(Beginning of Supplied data)

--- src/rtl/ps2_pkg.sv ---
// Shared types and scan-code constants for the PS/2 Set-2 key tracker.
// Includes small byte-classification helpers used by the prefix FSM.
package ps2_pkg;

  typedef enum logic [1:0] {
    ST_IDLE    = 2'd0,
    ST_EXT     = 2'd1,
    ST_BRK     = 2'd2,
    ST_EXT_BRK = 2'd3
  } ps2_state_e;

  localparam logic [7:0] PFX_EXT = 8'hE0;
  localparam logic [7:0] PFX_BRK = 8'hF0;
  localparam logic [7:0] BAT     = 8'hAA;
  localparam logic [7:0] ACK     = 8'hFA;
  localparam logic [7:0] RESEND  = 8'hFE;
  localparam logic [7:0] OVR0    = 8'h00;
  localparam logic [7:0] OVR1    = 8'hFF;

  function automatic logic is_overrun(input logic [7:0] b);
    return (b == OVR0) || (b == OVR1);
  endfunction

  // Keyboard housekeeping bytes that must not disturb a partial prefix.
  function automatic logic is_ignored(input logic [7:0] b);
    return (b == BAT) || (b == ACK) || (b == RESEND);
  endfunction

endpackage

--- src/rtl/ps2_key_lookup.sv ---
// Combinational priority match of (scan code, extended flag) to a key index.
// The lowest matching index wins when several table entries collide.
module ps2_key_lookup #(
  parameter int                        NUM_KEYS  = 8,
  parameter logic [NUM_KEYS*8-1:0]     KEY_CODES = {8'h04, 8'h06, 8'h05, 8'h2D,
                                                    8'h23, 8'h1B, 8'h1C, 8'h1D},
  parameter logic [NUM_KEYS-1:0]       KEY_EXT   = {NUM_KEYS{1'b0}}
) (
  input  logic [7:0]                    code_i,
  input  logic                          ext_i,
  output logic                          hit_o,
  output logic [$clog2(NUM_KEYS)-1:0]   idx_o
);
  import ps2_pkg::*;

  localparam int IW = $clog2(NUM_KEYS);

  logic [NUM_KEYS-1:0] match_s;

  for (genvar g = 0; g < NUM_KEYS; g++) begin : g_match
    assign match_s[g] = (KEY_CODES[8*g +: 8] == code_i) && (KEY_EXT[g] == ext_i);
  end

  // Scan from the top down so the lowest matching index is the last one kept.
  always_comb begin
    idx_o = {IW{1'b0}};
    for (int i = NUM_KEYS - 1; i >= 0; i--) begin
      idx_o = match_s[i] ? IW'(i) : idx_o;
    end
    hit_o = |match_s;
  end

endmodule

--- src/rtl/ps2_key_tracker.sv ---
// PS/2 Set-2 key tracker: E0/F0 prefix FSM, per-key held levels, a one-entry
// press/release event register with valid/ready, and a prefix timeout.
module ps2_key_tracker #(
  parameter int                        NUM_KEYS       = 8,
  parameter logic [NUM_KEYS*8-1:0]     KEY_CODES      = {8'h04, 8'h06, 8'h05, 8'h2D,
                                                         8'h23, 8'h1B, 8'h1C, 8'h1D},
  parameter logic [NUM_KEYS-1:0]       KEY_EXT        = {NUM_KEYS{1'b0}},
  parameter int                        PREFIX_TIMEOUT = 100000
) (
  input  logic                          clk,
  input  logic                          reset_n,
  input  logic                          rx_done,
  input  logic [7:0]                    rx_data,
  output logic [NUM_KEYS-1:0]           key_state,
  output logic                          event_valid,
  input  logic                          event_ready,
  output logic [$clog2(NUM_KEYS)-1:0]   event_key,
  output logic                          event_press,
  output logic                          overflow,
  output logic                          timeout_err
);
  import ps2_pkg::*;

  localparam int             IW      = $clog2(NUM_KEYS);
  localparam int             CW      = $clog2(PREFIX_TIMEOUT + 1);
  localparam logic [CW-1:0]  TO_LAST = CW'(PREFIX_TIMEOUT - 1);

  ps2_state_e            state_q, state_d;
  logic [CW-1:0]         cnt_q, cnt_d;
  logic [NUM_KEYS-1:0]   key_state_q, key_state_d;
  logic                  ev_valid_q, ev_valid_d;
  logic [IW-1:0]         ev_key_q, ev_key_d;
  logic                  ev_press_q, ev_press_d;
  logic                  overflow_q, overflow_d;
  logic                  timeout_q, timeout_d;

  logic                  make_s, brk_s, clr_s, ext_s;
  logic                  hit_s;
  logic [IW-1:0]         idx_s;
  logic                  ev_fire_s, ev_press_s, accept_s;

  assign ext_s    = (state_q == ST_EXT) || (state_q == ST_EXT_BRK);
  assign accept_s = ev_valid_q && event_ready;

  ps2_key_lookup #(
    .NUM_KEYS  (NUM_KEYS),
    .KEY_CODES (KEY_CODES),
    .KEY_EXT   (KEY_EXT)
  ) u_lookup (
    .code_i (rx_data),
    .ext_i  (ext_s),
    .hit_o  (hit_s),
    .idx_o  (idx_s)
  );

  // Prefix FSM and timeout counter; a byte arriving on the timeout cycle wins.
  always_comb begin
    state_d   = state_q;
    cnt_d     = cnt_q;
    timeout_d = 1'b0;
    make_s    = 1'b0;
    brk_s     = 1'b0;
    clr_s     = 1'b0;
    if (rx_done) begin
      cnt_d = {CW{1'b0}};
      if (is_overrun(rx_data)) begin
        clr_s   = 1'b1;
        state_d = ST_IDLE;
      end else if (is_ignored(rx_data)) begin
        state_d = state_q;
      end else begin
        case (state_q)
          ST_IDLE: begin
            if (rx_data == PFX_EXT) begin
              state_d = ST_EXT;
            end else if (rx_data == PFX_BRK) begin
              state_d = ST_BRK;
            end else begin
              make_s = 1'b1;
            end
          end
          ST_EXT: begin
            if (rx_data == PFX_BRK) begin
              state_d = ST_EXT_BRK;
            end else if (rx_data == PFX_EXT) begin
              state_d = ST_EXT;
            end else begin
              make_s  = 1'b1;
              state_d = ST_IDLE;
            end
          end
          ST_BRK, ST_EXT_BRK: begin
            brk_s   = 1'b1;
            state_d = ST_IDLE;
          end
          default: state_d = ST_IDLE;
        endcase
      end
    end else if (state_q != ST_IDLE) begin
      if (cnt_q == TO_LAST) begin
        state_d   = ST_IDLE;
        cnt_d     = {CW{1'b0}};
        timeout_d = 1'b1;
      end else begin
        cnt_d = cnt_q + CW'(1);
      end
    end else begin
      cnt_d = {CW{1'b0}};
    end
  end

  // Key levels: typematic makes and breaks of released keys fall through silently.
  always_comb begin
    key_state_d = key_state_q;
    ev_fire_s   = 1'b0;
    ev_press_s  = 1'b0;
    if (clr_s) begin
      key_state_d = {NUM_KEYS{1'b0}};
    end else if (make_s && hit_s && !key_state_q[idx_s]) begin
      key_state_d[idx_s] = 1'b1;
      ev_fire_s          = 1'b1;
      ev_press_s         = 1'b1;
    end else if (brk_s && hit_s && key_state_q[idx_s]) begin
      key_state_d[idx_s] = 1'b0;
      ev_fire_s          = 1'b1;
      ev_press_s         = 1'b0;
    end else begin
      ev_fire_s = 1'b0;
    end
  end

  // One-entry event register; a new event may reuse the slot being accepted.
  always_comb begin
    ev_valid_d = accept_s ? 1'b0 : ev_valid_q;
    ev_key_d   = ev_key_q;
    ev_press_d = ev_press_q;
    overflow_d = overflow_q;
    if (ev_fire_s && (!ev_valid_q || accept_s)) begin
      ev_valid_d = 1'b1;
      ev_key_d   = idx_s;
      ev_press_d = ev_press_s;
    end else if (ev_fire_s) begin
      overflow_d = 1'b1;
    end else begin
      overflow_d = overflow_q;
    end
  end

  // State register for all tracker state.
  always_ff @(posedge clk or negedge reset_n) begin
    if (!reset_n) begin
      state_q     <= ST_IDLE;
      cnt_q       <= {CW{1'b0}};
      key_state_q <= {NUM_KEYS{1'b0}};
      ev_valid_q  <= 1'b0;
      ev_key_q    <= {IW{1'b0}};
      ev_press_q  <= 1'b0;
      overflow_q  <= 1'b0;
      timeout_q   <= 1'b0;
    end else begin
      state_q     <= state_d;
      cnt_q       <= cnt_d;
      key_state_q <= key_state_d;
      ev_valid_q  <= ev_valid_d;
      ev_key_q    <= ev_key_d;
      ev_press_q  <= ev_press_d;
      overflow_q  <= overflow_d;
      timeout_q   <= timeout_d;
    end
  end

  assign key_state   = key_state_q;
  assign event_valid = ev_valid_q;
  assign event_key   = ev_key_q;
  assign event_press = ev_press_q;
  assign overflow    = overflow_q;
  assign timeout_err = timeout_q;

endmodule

(End of Supplied data)
(Beginning of Supplied data)

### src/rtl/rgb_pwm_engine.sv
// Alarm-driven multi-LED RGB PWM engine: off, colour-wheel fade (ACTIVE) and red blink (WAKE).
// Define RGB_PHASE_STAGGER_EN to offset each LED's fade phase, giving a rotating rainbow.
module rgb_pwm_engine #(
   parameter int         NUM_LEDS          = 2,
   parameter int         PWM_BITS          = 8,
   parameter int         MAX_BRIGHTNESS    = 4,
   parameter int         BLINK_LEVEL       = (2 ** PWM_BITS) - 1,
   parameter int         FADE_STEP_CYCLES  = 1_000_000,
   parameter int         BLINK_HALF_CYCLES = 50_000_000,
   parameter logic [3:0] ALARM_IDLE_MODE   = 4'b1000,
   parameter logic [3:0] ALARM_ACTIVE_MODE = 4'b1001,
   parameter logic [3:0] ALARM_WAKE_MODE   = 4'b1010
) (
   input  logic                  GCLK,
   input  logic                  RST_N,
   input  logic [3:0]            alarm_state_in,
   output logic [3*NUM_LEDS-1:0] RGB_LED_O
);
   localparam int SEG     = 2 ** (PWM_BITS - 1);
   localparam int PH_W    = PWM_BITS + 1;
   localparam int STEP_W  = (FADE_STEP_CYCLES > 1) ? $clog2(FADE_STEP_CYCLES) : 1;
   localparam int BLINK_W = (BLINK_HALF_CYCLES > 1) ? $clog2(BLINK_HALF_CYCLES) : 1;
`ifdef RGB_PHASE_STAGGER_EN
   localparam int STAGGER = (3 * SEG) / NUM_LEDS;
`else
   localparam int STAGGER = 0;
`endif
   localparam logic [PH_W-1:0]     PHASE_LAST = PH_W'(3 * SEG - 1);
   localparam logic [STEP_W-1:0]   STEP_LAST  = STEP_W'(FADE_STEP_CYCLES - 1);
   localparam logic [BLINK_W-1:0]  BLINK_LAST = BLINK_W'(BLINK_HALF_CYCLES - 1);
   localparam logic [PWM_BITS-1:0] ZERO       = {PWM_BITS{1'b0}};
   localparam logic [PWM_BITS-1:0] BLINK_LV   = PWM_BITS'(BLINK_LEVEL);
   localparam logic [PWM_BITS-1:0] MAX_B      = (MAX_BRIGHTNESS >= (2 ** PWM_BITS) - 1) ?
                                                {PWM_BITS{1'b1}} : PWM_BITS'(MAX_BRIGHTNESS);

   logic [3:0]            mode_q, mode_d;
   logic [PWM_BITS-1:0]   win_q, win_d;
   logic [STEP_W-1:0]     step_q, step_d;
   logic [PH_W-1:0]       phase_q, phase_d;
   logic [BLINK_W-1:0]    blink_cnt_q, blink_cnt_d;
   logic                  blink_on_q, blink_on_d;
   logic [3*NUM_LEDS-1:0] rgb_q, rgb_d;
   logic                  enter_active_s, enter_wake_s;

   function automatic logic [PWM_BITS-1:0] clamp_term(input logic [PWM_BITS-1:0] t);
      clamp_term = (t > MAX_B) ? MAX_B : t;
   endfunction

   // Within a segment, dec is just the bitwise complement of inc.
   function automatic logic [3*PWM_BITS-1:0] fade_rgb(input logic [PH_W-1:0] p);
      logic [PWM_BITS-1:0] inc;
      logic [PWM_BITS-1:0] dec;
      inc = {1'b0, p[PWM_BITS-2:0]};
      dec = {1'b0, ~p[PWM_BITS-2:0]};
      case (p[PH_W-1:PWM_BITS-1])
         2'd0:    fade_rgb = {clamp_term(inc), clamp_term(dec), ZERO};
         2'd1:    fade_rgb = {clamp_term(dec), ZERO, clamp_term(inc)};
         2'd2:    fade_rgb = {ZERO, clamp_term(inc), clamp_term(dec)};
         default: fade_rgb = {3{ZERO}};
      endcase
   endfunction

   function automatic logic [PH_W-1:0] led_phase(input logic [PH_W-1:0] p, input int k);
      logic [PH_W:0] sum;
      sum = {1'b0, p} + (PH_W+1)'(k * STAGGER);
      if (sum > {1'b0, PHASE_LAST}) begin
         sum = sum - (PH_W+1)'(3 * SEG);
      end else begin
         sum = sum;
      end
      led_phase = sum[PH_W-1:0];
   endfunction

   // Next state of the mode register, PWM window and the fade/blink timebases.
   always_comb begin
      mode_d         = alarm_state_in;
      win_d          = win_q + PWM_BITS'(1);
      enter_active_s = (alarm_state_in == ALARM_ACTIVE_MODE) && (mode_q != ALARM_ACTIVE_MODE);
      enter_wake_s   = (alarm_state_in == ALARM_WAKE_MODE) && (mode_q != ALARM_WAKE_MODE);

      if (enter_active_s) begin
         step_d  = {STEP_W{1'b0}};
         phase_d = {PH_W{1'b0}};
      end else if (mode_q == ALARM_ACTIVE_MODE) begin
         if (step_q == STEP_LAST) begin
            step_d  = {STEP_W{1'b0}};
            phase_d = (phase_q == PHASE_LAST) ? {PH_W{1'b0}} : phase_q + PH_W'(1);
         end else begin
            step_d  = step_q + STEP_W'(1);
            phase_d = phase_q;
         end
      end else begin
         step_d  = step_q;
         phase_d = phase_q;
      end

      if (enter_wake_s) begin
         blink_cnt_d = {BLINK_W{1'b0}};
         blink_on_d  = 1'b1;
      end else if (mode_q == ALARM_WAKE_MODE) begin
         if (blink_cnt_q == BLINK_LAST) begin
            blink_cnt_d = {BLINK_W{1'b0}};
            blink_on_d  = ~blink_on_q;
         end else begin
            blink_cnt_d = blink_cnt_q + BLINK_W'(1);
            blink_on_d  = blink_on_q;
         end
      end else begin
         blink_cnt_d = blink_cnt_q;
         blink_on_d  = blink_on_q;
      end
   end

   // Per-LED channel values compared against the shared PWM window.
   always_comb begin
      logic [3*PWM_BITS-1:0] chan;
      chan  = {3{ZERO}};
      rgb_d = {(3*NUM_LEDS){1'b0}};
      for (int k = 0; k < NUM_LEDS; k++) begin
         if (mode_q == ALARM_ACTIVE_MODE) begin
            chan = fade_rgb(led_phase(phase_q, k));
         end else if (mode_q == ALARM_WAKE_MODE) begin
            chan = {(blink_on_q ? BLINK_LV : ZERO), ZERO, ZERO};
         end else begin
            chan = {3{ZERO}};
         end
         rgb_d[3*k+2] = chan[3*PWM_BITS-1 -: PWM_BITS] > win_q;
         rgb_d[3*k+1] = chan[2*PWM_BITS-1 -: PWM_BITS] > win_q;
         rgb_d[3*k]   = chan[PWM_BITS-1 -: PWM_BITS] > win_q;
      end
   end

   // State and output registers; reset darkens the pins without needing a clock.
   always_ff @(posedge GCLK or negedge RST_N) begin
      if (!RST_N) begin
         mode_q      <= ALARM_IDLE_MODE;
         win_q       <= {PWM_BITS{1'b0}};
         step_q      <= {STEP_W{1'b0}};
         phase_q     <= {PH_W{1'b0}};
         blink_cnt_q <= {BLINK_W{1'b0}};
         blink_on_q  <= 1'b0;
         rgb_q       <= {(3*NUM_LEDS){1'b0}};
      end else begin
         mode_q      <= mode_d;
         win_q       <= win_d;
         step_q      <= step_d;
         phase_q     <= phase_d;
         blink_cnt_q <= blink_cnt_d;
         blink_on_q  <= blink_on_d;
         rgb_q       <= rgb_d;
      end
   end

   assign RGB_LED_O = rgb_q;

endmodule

(End of Supplied data)
(Beginning of Supplied data)

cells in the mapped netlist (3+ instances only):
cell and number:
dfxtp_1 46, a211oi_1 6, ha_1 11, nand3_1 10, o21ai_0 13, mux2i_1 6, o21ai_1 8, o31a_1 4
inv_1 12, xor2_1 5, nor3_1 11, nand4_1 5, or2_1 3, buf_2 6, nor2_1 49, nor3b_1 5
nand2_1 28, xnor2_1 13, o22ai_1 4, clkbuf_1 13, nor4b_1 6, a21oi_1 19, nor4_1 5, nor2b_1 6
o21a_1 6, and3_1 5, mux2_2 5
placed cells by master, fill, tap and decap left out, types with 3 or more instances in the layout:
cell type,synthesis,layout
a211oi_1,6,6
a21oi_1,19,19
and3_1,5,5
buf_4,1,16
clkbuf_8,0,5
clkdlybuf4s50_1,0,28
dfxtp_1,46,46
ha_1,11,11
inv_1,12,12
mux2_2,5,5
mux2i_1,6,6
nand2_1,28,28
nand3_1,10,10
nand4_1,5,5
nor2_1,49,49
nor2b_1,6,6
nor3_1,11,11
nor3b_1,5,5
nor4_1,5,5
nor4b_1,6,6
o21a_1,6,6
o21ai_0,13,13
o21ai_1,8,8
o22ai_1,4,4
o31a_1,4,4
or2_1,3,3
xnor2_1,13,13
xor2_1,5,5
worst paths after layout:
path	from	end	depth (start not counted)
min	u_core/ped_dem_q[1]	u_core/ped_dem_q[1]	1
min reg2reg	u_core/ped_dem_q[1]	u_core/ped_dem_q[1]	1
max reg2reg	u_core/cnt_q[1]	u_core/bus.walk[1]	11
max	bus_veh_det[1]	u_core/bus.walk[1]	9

(End of Supplied data)

:: Work request ::
Every line in the entries above that has the word "layout" should be identified and copied.

:: Written answer ::
placed cells by master, fill, tap and decap left out, types with 3 or more instances in the layout:
cell type,synthesis,layout
worst paths after layout:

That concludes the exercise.